The resurgent coronavirus outbreak was first detected in the eastern province of Anhui and the northeastern coastal province of Liaoning. According to residents who spoke with NTD and The Epoch Times, local officials in both provinces have resorted to repressive lockdown measures in response.
In Liaoning's capital city of Shenyang, reports indicate that more than 40,000 people were forced into isolation after the May Day holiday because they traveled outside of the city. Health officials, with the support of law enforcement, forced people to quarantine in their homes regardless of whether or not they had been tested for COVID-19.
Additional reports also say that local officials sealed off entire residential communities and even resorted to barricading the doors and windows of some homes and buildings. (Related: Hong Kong residents stand up against plan to send them to coronavirus prison camps.)
One supermarket employee from the Yiyuan Community in the Heping District of Shenyang told NTD that people were not allowed to leave the community as soon as they entered. "It's just because some residents there went to Yingkou for vacation during the May Day holiday." Yingkou is another city in Liaoning.
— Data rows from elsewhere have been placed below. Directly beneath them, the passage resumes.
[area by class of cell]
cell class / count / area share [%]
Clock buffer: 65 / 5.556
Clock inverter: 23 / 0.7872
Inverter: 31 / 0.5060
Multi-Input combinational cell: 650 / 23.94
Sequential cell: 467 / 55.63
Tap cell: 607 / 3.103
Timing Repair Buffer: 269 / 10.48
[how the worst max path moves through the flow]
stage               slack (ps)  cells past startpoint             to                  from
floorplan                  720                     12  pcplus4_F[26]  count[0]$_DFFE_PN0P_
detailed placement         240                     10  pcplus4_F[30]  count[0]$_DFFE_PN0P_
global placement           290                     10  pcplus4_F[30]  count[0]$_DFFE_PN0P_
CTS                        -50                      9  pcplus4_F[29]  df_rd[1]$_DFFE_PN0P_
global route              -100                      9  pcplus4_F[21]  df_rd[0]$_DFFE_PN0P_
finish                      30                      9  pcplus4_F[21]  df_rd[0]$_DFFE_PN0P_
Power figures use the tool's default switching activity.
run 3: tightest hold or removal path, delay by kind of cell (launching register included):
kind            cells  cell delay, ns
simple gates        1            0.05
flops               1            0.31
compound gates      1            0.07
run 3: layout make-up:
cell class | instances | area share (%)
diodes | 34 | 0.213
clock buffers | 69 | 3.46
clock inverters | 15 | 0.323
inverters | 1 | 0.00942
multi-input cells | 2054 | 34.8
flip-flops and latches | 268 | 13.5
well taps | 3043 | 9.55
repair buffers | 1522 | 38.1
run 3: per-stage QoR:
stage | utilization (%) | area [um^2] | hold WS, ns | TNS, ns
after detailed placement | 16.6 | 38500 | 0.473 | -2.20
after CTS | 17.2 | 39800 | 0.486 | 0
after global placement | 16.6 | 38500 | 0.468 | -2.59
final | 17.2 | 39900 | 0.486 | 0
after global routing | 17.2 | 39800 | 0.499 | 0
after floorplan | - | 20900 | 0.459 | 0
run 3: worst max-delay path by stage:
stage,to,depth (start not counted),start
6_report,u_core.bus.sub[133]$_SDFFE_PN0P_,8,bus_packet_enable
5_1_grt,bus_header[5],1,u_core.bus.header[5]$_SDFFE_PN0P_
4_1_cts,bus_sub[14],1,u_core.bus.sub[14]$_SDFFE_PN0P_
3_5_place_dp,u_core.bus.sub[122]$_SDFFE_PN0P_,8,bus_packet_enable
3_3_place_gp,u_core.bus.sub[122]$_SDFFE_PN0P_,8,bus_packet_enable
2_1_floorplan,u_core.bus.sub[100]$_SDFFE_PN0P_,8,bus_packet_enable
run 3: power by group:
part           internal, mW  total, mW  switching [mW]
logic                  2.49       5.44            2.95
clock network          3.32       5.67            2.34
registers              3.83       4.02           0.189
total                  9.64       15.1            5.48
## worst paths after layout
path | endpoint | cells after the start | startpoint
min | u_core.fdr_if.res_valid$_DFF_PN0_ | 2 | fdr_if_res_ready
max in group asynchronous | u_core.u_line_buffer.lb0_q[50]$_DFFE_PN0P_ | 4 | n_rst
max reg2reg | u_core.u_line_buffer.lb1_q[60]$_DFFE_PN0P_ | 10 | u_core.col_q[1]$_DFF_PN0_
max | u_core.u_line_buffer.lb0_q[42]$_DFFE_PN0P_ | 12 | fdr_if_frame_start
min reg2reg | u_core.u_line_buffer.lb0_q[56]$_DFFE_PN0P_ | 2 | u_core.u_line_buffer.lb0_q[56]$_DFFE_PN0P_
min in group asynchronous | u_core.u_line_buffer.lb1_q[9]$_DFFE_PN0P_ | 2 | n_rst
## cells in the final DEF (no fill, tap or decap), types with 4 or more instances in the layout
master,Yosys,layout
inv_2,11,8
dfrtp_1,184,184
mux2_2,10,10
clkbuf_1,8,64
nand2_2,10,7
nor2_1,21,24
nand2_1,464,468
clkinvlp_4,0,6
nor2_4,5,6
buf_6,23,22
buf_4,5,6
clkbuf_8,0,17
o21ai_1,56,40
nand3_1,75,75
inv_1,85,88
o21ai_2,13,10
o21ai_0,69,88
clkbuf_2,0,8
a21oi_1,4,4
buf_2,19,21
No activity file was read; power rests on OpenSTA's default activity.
## src/rtl/decode.sv

```systemverilog
// Decode stage: 32x32 register file with write-before-read bypass, MIPS-subset
// decoder, load-use hazard detection, and a registered bundle for execute.
package decode_pkg;
  localparam int unsigned XLEN   = 32;
  localparam int unsigned REG_AW = 5;
  localparam int unsigned NREG   = 32;

  localparam logic [5:0] OP_RTYPE = 6'h00;
  localparam logic [5:0] OP_J     = 6'h02;
  localparam logic [5:0] OP_BEQ   = 6'h04;
  localparam logic [5:0] OP_BNE   = 6'h05;
  localparam logic [5:0] OP_ADDI  = 6'h08;
  localparam logic [5:0] OP_ADDIU = 6'h09;
  localparam logic [5:0] OP_SLTI  = 6'h0A;
  localparam logic [5:0] OP_ANDI  = 6'h0C;
  localparam logic [5:0] OP_ORI   = 6'h0D;
  localparam logic [5:0] OP_XORI  = 6'h0E;
  localparam logic [5:0] OP_LUI   = 6'h0F;
  localparam logic [5:0] OP_LW    = 6'h23;
  localparam logic [5:0] OP_SW    = 6'h2B;

  localparam logic [5:0] F_SLL  = 6'h00;
  localparam logic [5:0] F_SRL  = 6'h02;
  localparam logic [5:0] F_SRA  = 6'h03;
  localparam logic [5:0] F_ADD  = 6'h20;
  localparam logic [5:0] F_ADDU = 6'h21;
  localparam logic [5:0] F_SUB  = 6'h22;
  localparam logic [5:0] F_SUBU = 6'h23;
  localparam logic [5:0] F_AND  = 6'h24;
  localparam logic [5:0] F_OR   = 6'h25;
  localparam logic [5:0] F_XOR  = 6'h26;
  localparam logic [5:0] F_NOR  = 6'h27;
  localparam logic [5:0] F_SLT  = 6'h2A;
  localparam logic [5:0] F_SLTU = 6'h2B;

  typedef enum logic [3:0] {
    ALU_ADD  = 4'd0,  ALU_SUB = 4'd1, ALU_AND = 4'd2, ALU_OR  = 4'd3,
    ALU_XOR  = 4'd4,  ALU_NOR = 4'd5, ALU_SLT = 4'd6, ALU_SLTU = 4'd7,
    ALU_SLL  = 4'd8,  ALU_SRL = 4'd9, ALU_SRA = 4'd10, ALU_LUI = 4'd11
  } alu_op_e;

  typedef enum logic [1:0] {
    BR_NONE = 2'd0, BR_BEQ = 2'd1, BR_BNE = 2'd2, BR_J = 2'd3
  } branch_e;

  typedef struct packed {
    logic              valid;
    logic [XLEN-1:0]   pc;
    logic [XLEN-1:0]   rs_data;
    logic [XLEN-1:0]   rt_data;
    logic [XLEN-1:0]   imm;
    logic [REG_AW-1:0] shamt;
    logic [REG_AW-1:0] dest;
    alu_op_e           alu_op;
    logic              alu_src;
    logic              mem_rd;
    logic              mem_wr;
    logic              reg_wr;
    branch_e           branch;
    logic              illegal;
  } bundle_t;
endpackage

module decode
  import decode_pkg::*;
(
  input  logic              clk_in,
  input  logic              rst_n_in,
  input  logic [XLEN-1:0]   insn_in,
  input  logic [XLEN-1:0]   pc_in,
  input  logic              valid_in,
  input  logic              stall_in,
  input  logic              wb_en_in,
  input  logic [REG_AW-1:0] wb_addr_in,
  input  logic [XLEN-1:0]   wb_data_in,
  output logic              stall_out,
  output logic              valid_out,
  output logic [XLEN-1:0]   pc_out,
  output logic [XLEN-1:0]   rs_data_out,
  output logic [XLEN-1:0]   rt_data_out,
  output logic [XLEN-1:0]   imm_out,
  output logic [REG_AW-1:0] shamt_out,
  output logic [REG_AW-1:0] dest_out,
  output logic [3:0]        alu_op_out,
  output logic              alu_src_out,
  output logic              mem_rd_out,
  output logic              mem_wr_out,
  output logic              reg_wr_out,
  output logic [1:0]        branch_out,
  output logic              illegal_out
);

  logic [XLEN-1:0]   regs_q [NREG];
  logic [XLEN-1:0]   regs_d [NREG];
  bundle_t           bundle_q, bundle_d, dec;
  logic [5:0]        opcode, funct;
  logic [REG_AW-1:0] rs, rt, rd;
  logic [XLEN-1:0]   rs_val, rt_val, imm_sext, imm_zext;
  logic              reads_rt, hazard;

  assign opcode   = insn_in[31:26];
  assign funct    = insn_in[5:0];
  assign rs       = insn_in[25:21];
  assign rt       = insn_in[20:16];
  assign rd       = insn_in[15:11];
  assign imm_sext = {{16{insn_in[15]}}, insn_in[15:0]};
  assign imm_zext = {16'h0000, insn_in[15:0]};

  // Register file write; $0 is never written
  always_comb begin
    regs_d = regs_q;
    if (wb_en_in && (wb_addr_in != '0)) regs_d[wb_addr_in] = wb_data_in;
  end

  always_ff @(posedge clk_in) begin
    if (!rst_n_in) regs_q <= '{default: '0};
    else           regs_q <= regs_d;
  end

  // Operand reads with same-cycle writeback bypass
  always_comb begin
    rs_val = regs_q[rs];
    rt_val = regs_q[rt];
    if (rs == '0)                                rs_val = '0;
    else if (wb_en_in && (wb_addr_in == rs))     rs_val = wb_data_in;
    if (rt == '0)                                rt_val = '0;
    else if (wb_en_in && (wb_addr_in == rt))     rt_val = wb_data_in;
  end

  // Instruction decode into a candidate bundle
  always_comb begin
    dec         = '0;
    reads_rt    = 1'b0;
    dec.valid   = 1'b1;
    dec.pc      = pc_in;
    dec.rs_data = rs_val;
    dec.rt_data = rt_val;
    dec.shamt   = insn_in[10:6];
    case (opcode)
      OP_RTYPE: begin
        reads_rt   = 1'b1;
        dec.dest   = rd;
        dec.reg_wr = 1'b1;
        case (funct)
          F_ADD, F_ADDU: dec.alu_op = ALU_ADD;
          F_SUB, F_SUBU: dec.alu_op = ALU_SUB;
          F_AND:         dec.alu_op = ALU_AND;
          F_OR:          dec.alu_op = ALU_OR;
          F_XOR:         dec.alu_op = ALU_XOR;
          F_NOR:         dec.alu_op = ALU_NOR;
          F_SLT:         dec.alu_op = ALU_SLT;
          F_SLTU:        dec.alu_op = ALU_SLTU;
          F_SLL:         dec.alu_op = ALU_SLL;
          F_SRL:         dec.alu_op = ALU_SRL;
          F_SRA:         dec.alu_op = ALU_SRA;
          default:       dec.illegal = 1'b1;
        endcase
      end
      OP_ADDI, OP_ADDIU, OP_SLTI: begin
        dec.alu_op  = (opcode == OP_SLTI) ? ALU_SLT : ALU_ADD;
        dec.alu_src = 1'b1;
        dec.reg_wr  = 1'b1;
        dec.dest    = rt;
        dec.imm     = imm_sext;
      end
      OP_ANDI, OP_ORI, OP_XORI: begin
        dec.alu_op  = (opcode == OP_ANDI) ? ALU_AND :
                      (opcode == OP_ORI)  ? ALU_OR  : ALU_XOR;
        dec.alu_src = 1'b1;
        dec.reg_wr  = 1'b1;
        dec.dest    = rt;
        dec.imm     = imm_zext;
      end
      OP_LUI: begin
        dec.alu_op  = ALU_LUI;
        dec.alu_src = 1'b1;
        dec.reg_wr  = 1'b1;
        dec.dest    = rt;
        dec.imm     = {insn_in[15:0], 16'h0000};
      end
      OP_LW: begin
        dec.alu_src = 1'b1;
        dec.mem_rd  = 1'b1;
        dec.reg_wr  = 1'b1;
        dec.dest    = rt;
        dec.imm     = imm_sext;
      end
      OP_SW: begin
        reads_rt    = 1'b1;
        dec.alu_src = 1'b1;
        dec.mem_wr  = 1'b1;
        dec.imm     = imm_sext;
      end
      OP_BEQ, OP_BNE: begin
        reads_rt   = 1'b1;
        dec.alu_op = ALU_SUB;
        dec.branch = (opcode == OP_BEQ) ? BR_BEQ : BR_BNE;
        dec.imm    = imm_sext;
      end
      OP_J: begin
        dec.branch = BR_J;
        dec.imm    = {pc_in[31:28], insn_in[25:0], 2'b00};
      end
      default: dec.illegal = 1'b1;
    endcase
    // Illegal encodings carry no control or immediate, only the flag
    if (dec.illegal) begin
      dec.imm     = '0;
      dec.dest    = '0;
      dec.alu_op  = ALU_ADD;
      dec.alu_src = 1'b0;
      dec.mem_rd  = 1'b0;
      dec.mem_wr  = 1'b0;
      dec.reg_wr  = 1'b0;
      dec.branch  = BR_NONE;
    end
  end

  // Load in the registered bundle feeding a source of the current instruction
  assign hazard = bundle_q.valid && bundle_q.mem_rd && (bundle_q.dest != '0) &&
                  ((bundle_q.dest == rs) || (reads_rt && (bundle_q.dest == rt)));

  assign stall_out = stall_in | (rst_n_in & hazard);

  // Hold under downstream stall, bubble on hazard or empty slot
  always_comb begin
    bundle_d = bundle_q;
    if (!stall_in) begin
      if (hazard || !valid_in) bundle_d = '0;
      else                     bundle_d = dec;
    end
  end

  always_ff @(posedge clk_in) begin
    if (!rst_n_in) bundle_q <= '0;
    else           bundle_q <= bundle_d;
  end

  assign valid_out   = bundle_q.valid;
  assign pc_out      = bundle_q.pc;
  assign rs_data_out = bundle_q.rs_data;
  assign rt_data_out = bundle_q.rt_data;
  assign imm_out     = bundle_q.imm;
  assign shamt_out   = bundle_q.shamt;
  assign dest_out    = bundle_q.dest;
  assign alu_op_out  = bundle_q.alu_op;
  assign alu_src_out = bundle_q.alu_src;
  assign mem_rd_out  = bundle_q.mem_rd;
  assign mem_wr_out  = bundle_q.mem_wr;
  assign reg_wr_out  = bundle_q.reg_wr;
  assign branch_out  = bundle_q.branch;
  assign illegal_out = bundle_q.illegal;

endmodule

```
As of May 17, the CCP Health Commission reported that new local cases were still being reported in Liaoning. Authorities in Shenyang declared multiple neighborhoods as having an elevated risk of an outbreak and ordered all residents in these districts to get tested for COVID-19.
In the city of Yingkou, officials have sent 14 letters of assistance to six provinces, five cities and one autonomous region. The city is asking for help with its contact tracing efforts.
As of May 19, only the provinces of Liaoning and Anhui have reported new coronavirus cases. But invasive contract tracing programs have begun in seven provinces and regions, including the capital of Beijing.
Chinese health experts have been unable to track down the precise origin of this new outbreak. Wu Zunyou, an expert in epidemiology, told Chinese media outlets that he believes this round of outbreaks was due to the May Day holiday. People gathered in large numbers and traveled all over China to reunite with family during the said holiday.
The leading hypothesis is that the new outbreak may have originated in Yingkou, a port city in Liaoning. Epidemiological studies conducted by Chinese researchers – done by gathering the travel histories of all confirmed cases as well as people they came into close contact with – have linked the outbreak to six provinces and Beijing.
The first reported case came from the city of Lu'an in Anhui. Experts believe the virus came from somewhere else.
"As an inland province, the possibility that Anhui's resurgence resulted from imported cases is low. But Liaoning, the province where Yingkou is located, had reported several domestic outbreaks triggered by imported cases," explained Wu.
Other experts support the hypothesis that the virus may have come from Yingkou, especially since it is a major port city. Yingkou Port conducts business with 130 ports in over 40 countries, including Japan, South Korea and Hong Kong.
Despite the possibility of the outbreak originating in Yingkou, experts don't have enough evidence. The unknown source of transmission has caused many Chinese people to express their fears and grievances on social media.
"Why [were those] who went to Yingkou [just] fine, only the ones from Shenyang were infected?" asked one worried individual online.
Another asked: "How come they got infected at a place where there have been no cases reported for more than half a year? This is the key question."
The Chinese government's authoritarian response to the outbreak which, as of May 16, has caused several dozen symptomatic and asymptomatic cases but zero deaths, did not help assuage the fears of many Chinese citizens. Chinese social media websites are flooded with images of neighborhoods in Yingkou and Shenyang being closed off from the rest of the region.
In the town of Xiongyue in the Bayuquan District in Yingkou, residents reported online that local officials have closed off certain residential communities by sealing off the entrances to buildings and peoples' homes. Locks were placed on the doors of community buildings and individual apartment units, and some building doors were even welded shut.
Videos have also been posted showing "overnight COVID-19 mass testing" facilities in Yingkou, where city residents were forced to line up for hours in the cold -- with no social distancing -- just to get tested.